Up to and including the line with "logic [MIR_BUS_WIDTH-1:0] head;", please reproduce the lines below exactly, beginning with the first.

(PROVIDED RECORDS Opens)

$ cat src/rtl/mir_skid_queue.sv
// Microinstruction register stage: a small FIFO between the control store and the datapath.
// It decodes the head entry into datapath control fields, and a flush discards the queue after a taken jump.
module mir_skid_queue #(
    parameter int REG_BUS_WIDTH       = 6,
    parameter int ALU_BUS_WIDTH       = 4,
    parameter int COND_BUS_WIDTH      = 3,
    parameter int JUMP_ADDR_BUS_WIDTH = 11,
    parameter int DEPTH               = 2,
    localparam int MIR_BUS_WIDTH = 3*REG_BUS_WIDTH + 5 + ALU_BUS_WIDTH
                                   + COND_BUS_WIDTH + JUMP_ADDR_BUS_WIDTH,
    localparam int PTR_W = $clog2(DEPTH),
    localparam int CNT_W = PTR_W + 1
) (
    input  logic                           MIR_CLOCK_50,
    input  logic                           MIR_RESET_InLow,
    input  logic [MIR_BUS_WIDTH-1:0]       MIR_Microinstruccion_IN,
    input  logic                           MIR_IN_VALID,
    output logic                           MIR_IN_READY,
    input  logic                           MIR_OUT_READY,
    output logic                           MIR_OUT_VALID,
    input  logic                           MIR_FLUSH_InHigh,
    output logic [CNT_W-1:0]               MIR_COUNT_OUT,
    output logic [REG_BUS_WIDTH-1:0]       MIR_A_OUT,
    output logic [REG_BUS_WIDTH-1:0]       MIR_B_OUT,
    output logic [REG_BUS_WIDTH-1:0]       MIR_C_OUT,
    output logic                           MIR_AMUX_OUT,
    output logic                           MIR_BMUX_OUT,
    output logic                           MIR_CMUX_OUT,
    output logic                           MIR_RD_OUT,
    output logic                           MIR_WR_OUT,
    output logic [ALU_BUS_WIDTH-1:0]       MIR_ALU_OUT,
    output logic [COND_BUS_WIDTH-1:0]      MIR_COND_OUT,
    output logic [JUMP_ADDR_BUS_WIDTH-1:0] MIR_JUMP_ADDR_OUT
);

    localparam logic [CNT_W-1:0] DEPTH_C = CNT_W'(DEPTH);

    logic [MIR_BUS_WIDTH-1:0] storage [DEPTH];
    logic [PTR_W-1:0]         rd_ptr;
    logic [PTR_W-1:0]         wr_ptr;
    logic [CNT_W-1:0]         count;
    logic                     push;
    logic                     pop;
    logic [MIR_BUS_WIDTH-1:0] head;

    // A full queue refuses new words even when the head is being popped in the same cycle.
    assign MIR_IN_READY  = (count < DEPTH_C) && !MIR_FLUSH_InHigh;
    assign MIR_OUT_VALID = (count != '0);
    assign MIR_COUNT_OUT = count;
    assign push          = MIR_IN_VALID && MIR_IN_READY;
    assign pop           = MIR_OUT_VALID && MIR_OUT_READY;

    always_ff @(negedge MIR_CLOCK_50 or negedge MIR_RESET_InLow) begin
        if (!MIR_RESET_InLow) begin
            rd_ptr <= '0;
            wr_ptr <= '0;
            count  <= '0;
            for (int i = 0; i < DEPTH; i++) begin
                storage[i] <= '0;
            end
        end else if (MIR_FLUSH_InHigh) begin
            rd_ptr <= '0;
            wr_ptr <= '0;
            count  <= '0;
        end else begin
            if (push) begin
                storage[wr_ptr] <= MIR_Microinstruccion_IN;
                wr_ptr          <= wr_ptr + 1'b1;
            end
            if (pop) begin
                rd_ptr <= rd_ptr + 1'b1;
            end
            case ({push, pop})
                2'b10:   count <= count + 1'b1;
                2'b01:   count <= count - 1'b1;
                default: count <= count;
            endcase
        end
    end

    // An empty queue presents an all-zero word, which the datapath treats as a NOP.
    assign head = MIR_OUT_VALID ? storage[rd_ptr] : '0;

    assign {MIR_A_OUT, MIR_AMUX_OUT, MIR_B_OUT, MIR_BMUX_OUT, MIR_C_OUT, MIR_CMUX_OUT,
            MIR_RD_OUT, MIR_WR_OUT, MIR_ALU_OUT, MIR_COND_OUT, MIR_JUMP_ADDR_OUT} = head;

endmodule

$ cat config.mk
export PLATFORM = sky130hd
export DESIGN_NAME = mir_skid_queue
export DESIGN_NICKNAME = d
export VERILOG_FILES = /design/src/rtl/mir_skid_queue.sv
export SDC_FILE = /design/constraint.sdc
export NUM_CORES = 1
export LEC_CHECK = 0
export CAP_MARGIN = 25
export CORE_MARGIN = 1
export CORE_UTILIZATION = 30
export DETAILED_ROUTE_END_ITERATION = 10
export HOLD_SLACK_MARGIN = 0.08
export MAX_ROUTING_LAYER = met4
export SLEW_MARGIN = 40
export SYNTH_ARGS = -nofsm -noshare
export SYNTH_HDL_FRONTEND = slang
export SYNTH_SLANG_ARGS = --single-unit
$ cat constraint.sdc
create_clock -name MIR_CLOCK_50 -period 3.2 [get_ports MIR_CLOCK_50]
set_clock_uncertainty 0.05 [all_clocks]
set_input_delay 0.96 -clock MIR_CLOCK_50 [delete_from_list [all_inputs] [get_ports MIR_CLOCK_50]]
set_output_delay 0.96 -clock MIR_CLOCK_50 [all_outputs]
set_load 0.005 [all_outputs]
==> summary.txt <==
Yosys
  – Post-Synthesis Cells: 289
  – Synth Warn #: 0
  – Commonest cells post-synth: dfrtn_1, mux2_4, nor2_1
  – Leading area contributor after synthesis: dfrtn_1
  – Asr flop ratio synth: 100%
  – Synthesized net count: 335
  – Main synth FF type: dfrtn_1
  – Mapped Avg Cell Area: 14.4 sq um
  – Most frequent cell after synthesis: dfrtn_1
  – Register area share after synthesis: 51.8%
  – Post-synth EDFFs: 0
  – Post-Syn Area: 4160 sq um
  – Cell variety after synth: 21
  – Synth area leaders: dfrtn_1, mux2_4, mux2i_1, mux2_2, nor2_1
  – Seq cells post-synth: 86
  – Top cell type's share of synthesized area: 51.8%

STA
  – RSZ-0062 raised after global routing: yes
  – Final hold violation count: 0
  – Fin worst setup slack: -0.985 ns
  – Number of setup violations in the final report: 127
  – Relative slew slack: 84.8%
  – Hold WS: 0.408 ns
  – Slew Viols, Final: 0
  – Worst slew pin tran: 0.228 ns

Final layout
  – Finished layout cell area: 6490 sq um
  – Share of cells above drive strength 1: 53.3%
  – # nets final: 497
  – Multi-input logic area: 1990 sq um
  – Antenna fix cells: 0
  – # fillers: 1196
  – P&R area growth vs syn: 56.2%
  – Sequential cell area: 2150 sq um

Worst setup path
  – WP data required: 2.19 ns
  – Startpoint types: flop
  – CP Data Arrival Time: 3.18 ns
  – Critical path class: flop to output pin
  – Crit end category: output pin
  – Largest fanout on the critical path: 7

Global route
  – Largest net degree at the start of global routing: 37
  – Remaining global-route overflow: 0
  – Total GRT Usage: 17.3%
  – Vias in the first global route: 3219
  – Initial antenna violation count: 0
  – First-pass GRT wire length: 18.1 mm

Floorplan
  – Die X: 120 microns
  – Die Y: 120 microns
  – Std-Cell Rows: 42
  – Die area: 14300 sq um
  – Initial core utilization: 31.0%
  – IO Pins: 91
  – Core ar.: 13400 sq um

Power and ir drop
  – Internal power: 2.82 mW
  – Power share of the clock group: 27.4%
  – Power density over the cells: 582 nW/um^2
  – Total power: 3.78 mW
  – Sw Ratio: 25.4%
  – VDD IR max: 0.000231 V
  – Comb power frac: 30.3%
  – Pleak: 2.99 nW
  – Seq pwr share: 42.3%
  – NetSw: 0.959 mW

Clocking
  – TritonCTS buffer count: 9
  – Clock tree sinks: 86
  – Worst-Skew Late Latency: 0.33 ns
  – CTS Buffer Depth: 2
  – Root Buffer: clkbuf_16
  – CTS tree: built
  – Worst-path clk slew: 0.05 ns
  – H-tree lvl count: 3

Detailed routing
  – Final WL: 11.3 mm
  – Via/cell ratio: 4.53
  – Drt first pass iters: 4
  – Post-DR wirelength/cell: 17.9 microns
  – Final ANT Viol Nets: 0
  – Post-route DRC: 0
  – 1st-iter DRT viols: 74
  – Via Count: 2852

Min path
  – HP Class: flop to flop

Placed design
  – RD Place Congestion: 0.716
  – # port buffers: 90
  – DPL Wire Length: 5.79 mm
  – Placed inst area: 5480 sq um

Run status
  – Failing checks: negative setup slack
  – Status: finished, violations left

Job
  – Max-cap violations: 0
## final timing paths
| check | startpoint | to | slack [ns] | cells past startpoint |
|---|---|---|---|---|
| max | rd_ptr$_DFFE_NN0P_ | MIR_JUMP_ADDR_OUT[7] | -0.99 | 6 |
| min | storage[55]$_DFFE_NN0P_ | storage[55]$_DFFE_NN0P_ | 0.41 | 1 |
| max reg2reg | MIR_COUNT_OUT[1]$_DFFE_NN0P_ | storage[58]$_DFFE_NN0P_ | 1.27 | 7 |
| min reg2reg | storage[55]$_DFFE_NN0P_ | storage[55]$_DFFE_NN0P_ | 0.41 | 1 |
| max in group asynchronous | MIR_RESET_InLow | storage[57]$_DFFE_NN0P_ | 0.82 | 2 |
| min in group asynchronous | MIR_RESET_InLow | storage[7]$_DFFE_NN0P_ | 2.04 | 2 |
## worst max-delay path, cell delays in order, from the launching register on
cell and delay [ns]:
dfrtn_1 0.47, buf_6 0.17, buf_16 0.14, buf_6 0.10
mux2i_2 0.18, nor2_1 0.05, buf_2 0.12
## flip-flops by register name (all words and copies together), names as in the netlist
signal and flops:
storage 82, rd_ptr 1, MIR_COUNT_OUT 2, wr_ptr 1
## cell type report
class / count / area share (%)
Tap cell: 176 / 3.39
Clock inverter: 4 / 0.752
Clock buffer: 10 / 3.68
Timing Repair Buffer: 170 / 28.2
Sequential cell: 86 / 33.2
Inverter: 2 / 0.116
Multi-Input combinational cell: 182 / 30.7
## repair_timing
item	4_1_cts	5_1_grt
pin swaps	20	26
gates resized for setup	253	42
cloned	17	1
endpoints found under the setup margin	131	128
hold buffers	0	0
hold endpoints to repair	0	0
buffers inserted	42	11
## per-stage QoR
stage                     worst slack [ns]  TNS, ns  utilization (%)  instances
final                               -0.985   -70.81             48.4        630
after global placement               -1.10  -126.55             40.9        564
after CTS                            -1.06   -71.24             49.3        637
after floorplan                     -0.504   -51.55                -        289
after global routing                 -1.07   -75.14             48.4        630
after detailed placement             -1.11  -127.26             40.9        564
## cell families (layout without fill, tap and decap cells)
logic type	after synthesis	after routing	synth area share (%)
DFF	86	86	51.8
buffers and inverters	21	186	3.82
AOI/OAI and AO/OA	4	4	0.572
muxes	123	123	37.5
xor gates and xnor gates	3	3	0.632
and+or+nand+nor	52	52	5.66
## power groups by stage
stage / registers [mW] / clock network, mW / logic [mW]
2_1_floorplan: 1.54 / 0 / 0.642
3_3_place_gp: 1.57 / 0 / 0.971
3_5_place_dp: 1.59 / 0 / 0.993
4_1_cts: 1.58 / 1.06 / 1.18
5_1_grt: 1.63 / 1.11 / 1.23
6_report: 1.60 / 1.04 / 1.15
## layer usage
metal	GRT usage (%)	vias to the layer above	wire, microns
met1	21.7	1451	5140
li1	-	1323	-
met4	4.22	0	116
met3	2.90	11	379
met2	29.2	67	5670
met5	-	-	0
## cells in the final DEF, fill, tap and decap left out, types with 6 or more instances in the layout
master,count
clkdlybuf4s50_1,41
mux2_4,82
dfrtn_1,86
mux2i_2,7
buf_12,21
buf_16,6
buf_6,29
nor2_1,42
buf_2,42
buf_8,7
buf_4,21
clkbuf_16,10
mux2i_1,34
(Power assumes the default switching activity.)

(PROVIDED RECORDS Closes)

:: OUTPUT OF THE EXERCISE ::
$ cat src/rtl/mir_skid_queue.sv
// Microinstruction register stage: a small FIFO between the control store and the datapath.
// It decodes the head entry into datapath control fields, and a flush discards the queue after a taken jump.
module mir_skid_queue #(
    parameter int REG_BUS_WIDTH       = 6,
    parameter int ALU_BUS_WIDTH       = 4,
    parameter int COND_BUS_WIDTH      = 3,
    parameter int JUMP_ADDR_BUS_WIDTH = 11,
    parameter int DEPTH               = 2,
    localparam int MIR_BUS_WIDTH = 3*REG_BUS_WIDTH + 5 + ALU_BUS_WIDTH
                                   + COND_BUS_WIDTH + JUMP_ADDR_BUS_WIDTH,
    localparam int PTR_W = $clog2(DEPTH),
    localparam int CNT_W = PTR_W + 1
) (
    input  logic                           MIR_CLOCK_50,
    input  logic                           MIR_RESET_InLow,
    input  logic [MIR_BUS_WIDTH-1:0]       MIR_Microinstruccion_IN,
    input  logic                           MIR_IN_VALID,
    output logic                           MIR_IN_READY,
    input  logic                           MIR_OUT_READY,
    output logic                           MIR_OUT_VALID,
    input  logic                           MIR_FLUSH_InHigh,
    output logic [CNT_W-1:0]               MIR_COUNT_OUT,
    output logic [REG_BUS_WIDTH-1:0]       MIR_A_OUT,
    output logic [REG_BUS_WIDTH-1:0]       MIR_B_OUT,
    output logic [REG_BUS_WIDTH-1:0]       MIR_C_OUT,
    output logic                           MIR_AMUX_OUT,
    output logic                           MIR_BMUX_OUT,
    output logic                           MIR_CMUX_OUT,
    output logic                           MIR_RD_OUT,
    output logic                           MIR_WR_OUT,
    output logic [ALU_BUS_WIDTH-1:0]       MIR_ALU_OUT,
    output logic [COND_BUS_WIDTH-1:0]      MIR_COND_OUT,
    output logic [JUMP_ADDR_BUS_WIDTH-1:0] MIR_JUMP_ADDR_OUT
);

    localparam logic [CNT_W-1:0] DEPTH_C = CNT_W'(DEPTH);

    logic [MIR_BUS_WIDTH-1:0] storage [DEPTH];
    logic [PTR_W-1:0]         rd_ptr;
    logic [PTR_W-1:0]         wr_ptr;
    logic [CNT_W-1:0]         count;
    logic                     push;
    logic                     pop;
    logic [MIR_BUS_WIDTH-1:0] head;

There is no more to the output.